Problem details
Copy all lines in the material holding the string "that".

Records for this exercise

What follows belongs to an exercise in optimizing a design on an open flow for small area and a short achievable clock period; a production flow would make more cautious choices.
Function was checked by simulation only, so behaviour that the tests miss may differ from the original.
Power and IR drop assume default switching activity.

// qch_device_mc
module qch_device_mc #(
  parameter int NCH          = 4,
  parameter int DW           = 8,
  parameter int ASIZE        = 6,
  parameter int IDLE_HOLD    = 8,
  parameter int DENY_TIMEOUT = 256
) (
  input  logic              clk,
  input  logic              reset_n,
  input  logic              if_wakeup_i,
  input  logic [NCH-1:0]    wr_valid_i,
  input  logic [NCH*DW-1:0] wr_payload_i,
  output logic [NCH-1:0]    wr_ready_o,
  input  logic [NCH-1:0]    rd_valid_i,
  output logic [NCH*DW-1:0] rd_payload_o,
  output logic [NCH-1:0]    rd_empty_o,
  output logic [NCH-1:0]    wr_flush_o,
  input  logic [NCH-1:0]    wr_done_i,
  input  logic              qreqn_i,
  output logic              qacceptn_o,
  output logic              qdeny_o,
  output logic              qactive_o
);
clock: 6.0 ns
lec_check: 0
cap_margin: 20
core_margin: 2
core_utilization: 62
cts_cluster_diameter: 120
cts_cluster_size: 30
place_density: 0.7
setup_slack_margin: 3.25
slew_margin: 20
synth_hierarchical: 1
run.sh (not shown) runs the stock make flow with config.mk's settings and CLKGATE_MAP_FILE= SYNTH_SCRIPT=/design/flow/synth_recipe.tcl, a recipe that flattens the netlist after the stock synthesis.
The baseline went through all stages and came out clean.
Next try:
--- a/flow/config.mk
+++ b/flow/config.mk
@@ -10 +10 @@
-export CORE_UTILIZATION = 62
+export CORE_UTILIZATION = 50
@@ -13 +13 @@
-export PLACE_DENSITY = 0.7
+export PLACE_DENSITY = 0.6
What happened: Synthesized cell count is unchanged; power is higher by 0.63%; clock power went up by about 1%; fmax rose by 2.7%; die area increases by 24%; setup slack improves by 76 ps.
Next try:
==> flow/flow/run.sh (new file) <==
#!/bin/bash
set -e
cp standard.sh standard_sh.log
echo 'export BUFFER_PORTS_ARGS = -buffer_cell sky130_fd_sc_hd__buf_2' >> config.mk
bash standard.sh > standard.log 2>&1
==> flow/standard.sh (new file) <==
#!/bin/bash
# synth_recipe.tcl (not shown) runs the flow's synth.tcl, then flattens the netlist and writes it again
# the make line also repeats each setting of config.mk as NAME=value (left out here)
make -C /OpenROAD-flow-scripts/flow DESIGN_CONFIG=/design/flow/config.mk WORK_HOME=/design/flow/orfs CLKGATE_MAP_FILE= SYNTH_SCRIPT=/design/flow/synth_recipe.tcl "${@:-finish}"
--- a/flow/config.mk
+++ b/flow/config.mk
@@ -14 +14 @@
-export SETUP_SLACK_MARGIN = 3.25
+export SETUP_SLACK_MARGIN = 3.4
@@ -16,0 +17 @@
+export BUFFER_PORTS_ARGS = -buffer_cell sky130_fd_sc_hd__buf_2
removed: flow/run.sh
The changed run went through all stages and came out clean; count of clock-buffer cells in the layout rises by 2; area after synthesis does not change; worst setup slack is better by 14 ps; combinational power barely changes; synthesized cell count is unchanged; first-iteration DRC count decreases by 3.3%.

qch_device_mc, a different RTL version from the one above (not shown whole).
For scale: roughly 95 I/O pins.
==> flow/config.mk <==
export PLATFORM = sky130hd
export DESIGN_NAME = qch_device_mc
export DESIGN_NICKNAME = qch_device_mc
export VERILOG_FILES = /design/flow/design.v
export SDC_FILE = /design/flow/constraint.sdc
export NUM_CORES = 4
export LEC_CHECK = 0
export CAP_MARGIN = 20
export CORE_MARGIN = 2
export CORE_UTILIZATION = 50
export CTS_CLUSTER_DIAMETER = 120
export CTS_CLUSTER_SIZE = 30
export PLACE_DENSITY = 0.6
export SETUP_SLACK_MARGIN = 3.25
export SLEW_MARGIN = 20
export SYNTH_HIERARCHICAL = 1
export BUFFER_PORTS_ARGS = -buffer_cell sky130_fd_sc_hd__buf_2
==> flow/constraint.sdc <==
create_clock -name core_clock -period 6.0 [get_ports {clk}]
set_input_delay 1.2000 -clock core_clock [delete_from_list [all_inputs] [get_ports {clk}]]
set_output_delay 1.2000 -clock core_clock [all_outputs]
set_load 0.01 [all_outputs]
standard.sh (not shown) runs the stock make flow with config.mk's settings and CLKGATE_MAP_FILE= SYNTH_SCRIPT=/design/flow/synth_recipe.tcl, a recipe that flattens the netlist after the stock synthesis.
==> flow/flow/run.sh <==
#!/bin/bash
set -e
cp standard.sh standard_sh.log
echo 'export BUFFER_PORTS_ARGS = -buffer_cell sky130_fd_sc_hd__buf_2' >> config.mk
bash standard.sh > standard.log 2>&1
The baseline completed without violations.
==> next run, changes <==
==> flow/run.sh (new file) <==
#!/bin/bash
# synth_recipe.tcl (not shown) runs the flow's synth.tcl, then flattens the netlist and writes it again
# the make line also repeats each setting of config.mk as NAME=value (left out here)
make -C /OpenROAD-flow-scripts/flow DESIGN_CONFIG=/design/flow/config.mk WORK_HOME=/design/flow/orfs CLKGATE_MAP_FILE= SYNTH_SCRIPT=/design/flow/synth_recipe.tcl finish
--- a/flow/config.mk
+++ b/flow/config.mk
@@ -16,2 +16 @@
 export SYNTH_HIERARCHICAL = 1
-export BUFFER_PORTS_ARGS = -buffer_cell sky130_fd_sc_hd__buf_2
removed: flow/flow/run.sh
removed: flow/standard.sh
After rerunning: The new run passed the timing, design-rule and antenna checks; critical path depth fell by 1; total power rose by 0.39%; worst setup slack gets worse by 0.031 ns; area after synthesis does not change; clock skew fell by 0.0039 ns; global-route usage is about the same; synthesized cell count is unchanged; final cell count barely changes; routed wire length rose by about 0.45%; clock-buffer cell count stays the same.
==> next run, changes <==
==> flow/flow/run.sh (new file) <==
#!/bin/bash
set -e
cp standard.sh standard_sh.log
echo 'export BUFFER_PORTS_ARGS = -buffer_cell sky130_fd_sc_hd__buf_2' >> config.mk
bash standard.sh > standard.log 2>&1
==> flow/standard.sh (new file) <==
#!/bin/bash
# synth_recipe.tcl (not shown) runs the flow's synth.tcl, then flattens the netlist and writes it again
# the make line also repeats each setting of config.mk as NAME=value (left out here)
make -C /OpenROAD-flow-scripts/flow DESIGN_CONFIG=/design/flow/config.mk WORK_HOME=/design/flow/orfs CLKGATE_MAP_FILE= SYNTH_SCRIPT=/design/flow/synth_recipe.tcl "${@:-finish}"
--- a/flow/config.mk
+++ b/flow/config.mk
@@ -13,4 +13,5 @@
 export PLACE_DENSITY = 0.6
-export SETUP_SLACK_MARGIN = 3.25
+export SETUP_SLACK_MARGIN = 3.4
 export SLEW_MARGIN = 20
 export SYNTH_HIERARCHICAL = 1
+export BUFFER_PORTS_ARGS = -buffer_cell sky130_fd_sc_hd__buf_2
removed: flow/run.sh
After rerunning:
- The new run went through all stages and came out clean
- hold slack is about the same
- routed wire length went down by 0.40%
- global-route usage hardly moves
- synthesized cell count is unchanged
- total power stays flat
- count of clock-buffer cells in the layout does not change
- clock power is about the same
- final cell count does not change

what the ideal ports hide:
The results above use ideal ports. As a check the final layouts listed here were re-extracted and re-timed, cells and wires unchanged.
Step 1 (the two cells are an assumption about what drives the block):
set clk [get_ports {clk}]
set_driving_cell -lib_cell sky130_fd_sc_hd__clkbuf_16 $clk
set_driving_cell -lib_cell sky130_fd_sc_hd__buf_2 [delete_from_list [all_inputs] $clk]
Step 2 also shifts input and output timing later by t, the mid clock arrival at the registers, as if the neighbouring blocks saw the same clock.
a / b / c = no drivers / after step 1 / after step 2; a / b = the first two.
run | shift t [ns] | slack for setup (ns) | worst hold slack (ns) | worst setup path after step 2 | latest minus earliest clock arrival (ns)
the first run of note 1 | 0.782 | 3.154 / 3.130 / 2.634 | 0.354 / 0.354 / 0.354 | input to register | 0.057 / 0.057
the second run of note 1 | 0.806 | 3.230 / 3.147 / 2.577 | 0.361 / 0.361 / 0.361 | input to register | 0.039 / 0.039
the third run of note 1 | 0.809 | 3.244 / 3.162 / 2.919 | 0.363 / 0.363 / 0.363 | input to register | 0.041 / 0.041
the first run of note 2 | 0.785 | 3.235 / 3.182 / 2.431 | 0.322 / 0.302 / 0.371 | input to register | 0.032 / 0.032
the second run of note 2 | 0.798 | 3.204 / 3.171 / 2.407 | 0.318 / 0.297 / 0.369 | input to register | 0.030 / 0.030
the third run of note 2 | 0.788 | 3.247 / 3.191 / 2.641 | 0.318 / 0.298 / 0.370 | input to register | 0.039 / 0.039
After both steps setup and hold are still met in every run listed. For the first run of note 2, which loses most, drivers alone change the setup slack by -0.053 ns; drivers and shift together by -0.804 ns.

Solved problem
Function was checked by simulation only, so behaviour that the tests miss may differ from the original.
run.sh (not shown) runs the stock make flow with config.mk's settings and CLKGATE_MAP_FILE= SYNTH_SCRIPT=/design/flow/synth_recipe.tcl, a recipe that flattens the netlist after the stock synthesis.
standard.sh (not shown) runs the stock make flow with config.mk's settings and CLKGATE_MAP_FILE= SYNTH_SCRIPT=/design/flow/synth_recipe.tcl, a recipe that flattens the netlist after the stock synthesis.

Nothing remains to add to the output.